- _Saved entries_:
■ ■ ■ ■ ■

<file path="config.mk">
export PLATFORM = sky130hd
export DESIGN_NAME = afe_sequence_controller
export DESIGN_NICKNAME = d
export VERILOG_FILES = /design/src/rtl/afe_seq_pkg.sv /design/src/rtl/afe_seq_timer.sv /design/src/rtl/afe_sequence_controller.sv
export SDC_FILE = /design/constraint.sdc
export NUM_CORES = 1
export LEC_CHECK = 0
export ABC_CLOCK_PERIOD_IN_PS = 4100
export BUFFER_PORTS_ARGS = -buffer_cell sky130_fd_sc_hd__buf_2
export CAP_MARGIN = 20
export CORE_ASPECT_RATIO = 0.6
export CORE_UTILIZATION = 50
export CTS_CLUSTER_SIZE = 12
export DETAILED_ROUTE_END_ITERATION = 6
export GPL_ROUTABILITY_DRIVEN = 1
export HOLD_SLACK_MARGIN = 0.12
export PLACE_DENSITY = 0.75
export SYNTH_ARGS = -nofsm -noshare
export SYNTH_HDL_FRONTEND = slang
export SYNTH_SLANG_ARGS = --single-unit
</file>
<file path="constraint.sdc">
create_clock -name clk -period 4.1 [get_ports clk]
set_clock_uncertainty 0.05 [all_clocks]
set_input_delay 0.41 -clock clk [delete_from_list [all_inputs] [get_ports clk]]
set_output_delay 0.41 -clock clk [all_outputs]
set_load 0.03 [all_outputs]
</file>
`config.mk`:
```
export PLATFORM = sky130hd
export DESIGN_NAME = punc_debug_dumper
export DESIGN_NICKNAME = d
export VERILOG_FILES = /design/src/rtl/punc_debug_dumper.sv
export SDC_FILE = /design/constraint.sdc
export NUM_CORES = 1
export LEC_CHECK = 0
export BUFFER_PORTS_ARGS = -buffer_cell sky130_fd_sc_hd__buf_2
export CORE_UTILIZATION = 50
export CTS_CLUSTER_DIAMETER = 60
export CTS_CLUSTER_SIZE = 24
export DETAILED_ROUTE_END_ITERATION = 12
export HOLD_SLACK_MARGIN = 0.02
export PLACE_DENSITY = 0.75
export SLEW_MARGIN = 40
export SYNTH_ARGS = -nofsm -noshare
export SYNTH_HDL_FRONTEND = slang
export SYNTH_SLANG_ARGS = --single-unit
```
`constraint.sdc`:
```
create_clock -name clk -period 2.25 [get_ports clk]
set_input_delay 0.1125 -clock clk [delete_from_list [all_inputs] [get_ports clk]]
set_output_delay 0.1125 -clock clk [all_outputs]
set_load 0.01 [all_outputs]
```
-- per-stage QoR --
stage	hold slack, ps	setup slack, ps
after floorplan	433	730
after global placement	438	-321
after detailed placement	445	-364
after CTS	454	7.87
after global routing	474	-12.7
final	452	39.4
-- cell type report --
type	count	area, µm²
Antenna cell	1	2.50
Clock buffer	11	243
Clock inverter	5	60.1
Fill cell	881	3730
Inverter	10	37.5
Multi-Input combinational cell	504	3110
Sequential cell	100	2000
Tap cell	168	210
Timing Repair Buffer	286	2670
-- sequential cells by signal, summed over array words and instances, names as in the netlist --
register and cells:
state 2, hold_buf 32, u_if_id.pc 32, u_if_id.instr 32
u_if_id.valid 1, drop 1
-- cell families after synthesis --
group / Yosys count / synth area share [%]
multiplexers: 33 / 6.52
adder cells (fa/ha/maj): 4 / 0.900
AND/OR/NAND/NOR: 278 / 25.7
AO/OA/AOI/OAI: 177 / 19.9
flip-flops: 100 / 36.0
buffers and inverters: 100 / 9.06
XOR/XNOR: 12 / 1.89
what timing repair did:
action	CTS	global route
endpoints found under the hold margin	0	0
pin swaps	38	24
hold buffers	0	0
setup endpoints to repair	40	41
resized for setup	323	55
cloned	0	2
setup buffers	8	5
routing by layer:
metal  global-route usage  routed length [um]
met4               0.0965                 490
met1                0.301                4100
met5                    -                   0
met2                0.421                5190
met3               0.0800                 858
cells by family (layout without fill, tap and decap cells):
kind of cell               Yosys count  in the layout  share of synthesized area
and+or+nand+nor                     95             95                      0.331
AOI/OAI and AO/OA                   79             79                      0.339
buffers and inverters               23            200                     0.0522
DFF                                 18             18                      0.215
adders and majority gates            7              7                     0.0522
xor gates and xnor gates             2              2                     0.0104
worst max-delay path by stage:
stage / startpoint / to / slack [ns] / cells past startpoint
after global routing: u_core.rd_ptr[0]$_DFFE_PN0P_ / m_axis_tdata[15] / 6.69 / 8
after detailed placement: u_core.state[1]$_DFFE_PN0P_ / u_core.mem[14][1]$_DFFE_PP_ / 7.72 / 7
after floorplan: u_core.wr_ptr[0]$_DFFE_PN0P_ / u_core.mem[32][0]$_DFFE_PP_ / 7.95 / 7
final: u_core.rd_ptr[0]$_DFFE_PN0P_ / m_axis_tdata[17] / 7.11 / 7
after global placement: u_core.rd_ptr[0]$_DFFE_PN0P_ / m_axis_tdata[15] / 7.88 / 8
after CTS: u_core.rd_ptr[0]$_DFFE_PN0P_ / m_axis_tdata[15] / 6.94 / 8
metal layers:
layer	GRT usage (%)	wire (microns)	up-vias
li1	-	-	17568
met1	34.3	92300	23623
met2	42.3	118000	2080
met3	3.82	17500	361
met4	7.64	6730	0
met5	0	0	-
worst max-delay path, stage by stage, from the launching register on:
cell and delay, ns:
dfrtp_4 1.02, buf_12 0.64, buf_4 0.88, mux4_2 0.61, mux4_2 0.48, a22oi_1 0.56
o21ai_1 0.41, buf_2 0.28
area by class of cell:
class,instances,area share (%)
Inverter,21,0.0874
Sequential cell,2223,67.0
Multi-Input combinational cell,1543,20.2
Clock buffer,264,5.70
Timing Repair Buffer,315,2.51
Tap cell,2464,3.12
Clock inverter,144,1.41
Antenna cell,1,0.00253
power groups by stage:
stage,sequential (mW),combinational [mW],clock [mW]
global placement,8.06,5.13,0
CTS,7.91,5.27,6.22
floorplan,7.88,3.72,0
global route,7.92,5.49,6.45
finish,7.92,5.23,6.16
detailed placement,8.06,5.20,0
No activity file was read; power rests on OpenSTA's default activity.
--- src/rtl/fifo_pkg.sv ---
// Shared definitions for the flagged synchronous FIFO.
//   ptr_w(depth)  : read/write pointer width for a given depth
//   cnt_w(depth)  : occupancy counter width (must represent 0..depth)
//   fifo_status_t : flag bundle for monitors and testbenches
package fifo_pkg;

  function automatic int ptr_w(input int depth);
    return (depth > 1) ? $clog2(depth) : 1;
  endfunction

  function automatic int cnt_w(input int depth);
    return $clog2(depth + 1);
  endfunction

  typedef struct packed {
    logic full;
    logic empty;
    logic almost_full;
    logic almost_empty;
    logic overflow;
    logic underflow;
  } fifo_status_t;

endpackage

■ ■ ■ ■ ■

- _Problem requirements_: Take the lines above from the one containing "u_if_id.valid 1, drop 1" down to the one containing "after detailed placement: u_core.state[1]$_DFFE_PN0P_", and transcribe them exactly, both ends included.

- _Result of the exercise_:
u_if_id.valid 1, drop 1
-- cell families after synthesis --
group / Yosys count / synth area share [%]
multiplexers: 33 / 6.52
adder cells (fa/ha/maj): 4 / 0.900
AND/OR/NAND/NOR: 278 / 25.7
AO/OA/AOI/OAI: 177 / 19.9
flip-flops: 100 / 36.0
buffers and inverters: 100 / 9.06
XOR/XNOR: 12 / 1.89
what timing repair did:
action	CTS	global route
endpoints found under the hold margin	0	0
pin swaps	38	24
hold buffers	0	0
setup endpoints to repair	40	41
resized for setup	323	55
cloned	0	2
setup buffers	8	5
routing by layer:
metal  global-route usage  routed length [um]
met4               0.0965                 490
met1                0.301                4100
met5                    -                   0
met2                0.421                5190
met3               0.0800                 858
cells by family (layout without fill, tap and decap cells):
kind of cell               Yosys count  in the layout  share of synthesized area
and+or+nand+nor                     95             95                      0.331
AOI/OAI and AO/OA                   79             79                      0.339
buffers and inverters               23            200                     0.0522
DFF                                 18             18                      0.215
adders and majority gates            7              7                     0.0522
xor gates and xnor gates             2              2                     0.0104
worst max-delay path by stage:
stage / startpoint / to / slack [ns] / cells past startpoint
after global routing: u_core.rd_ptr[0]$_DFFE_PN0P_ / m_axis_tdata[15] / 6.69 / 8
after detailed placement: u_core.state[1]$_DFFE_PN0P_ / u_core.mem[14][1]$_DFFE_PP_ / 7.72 / 7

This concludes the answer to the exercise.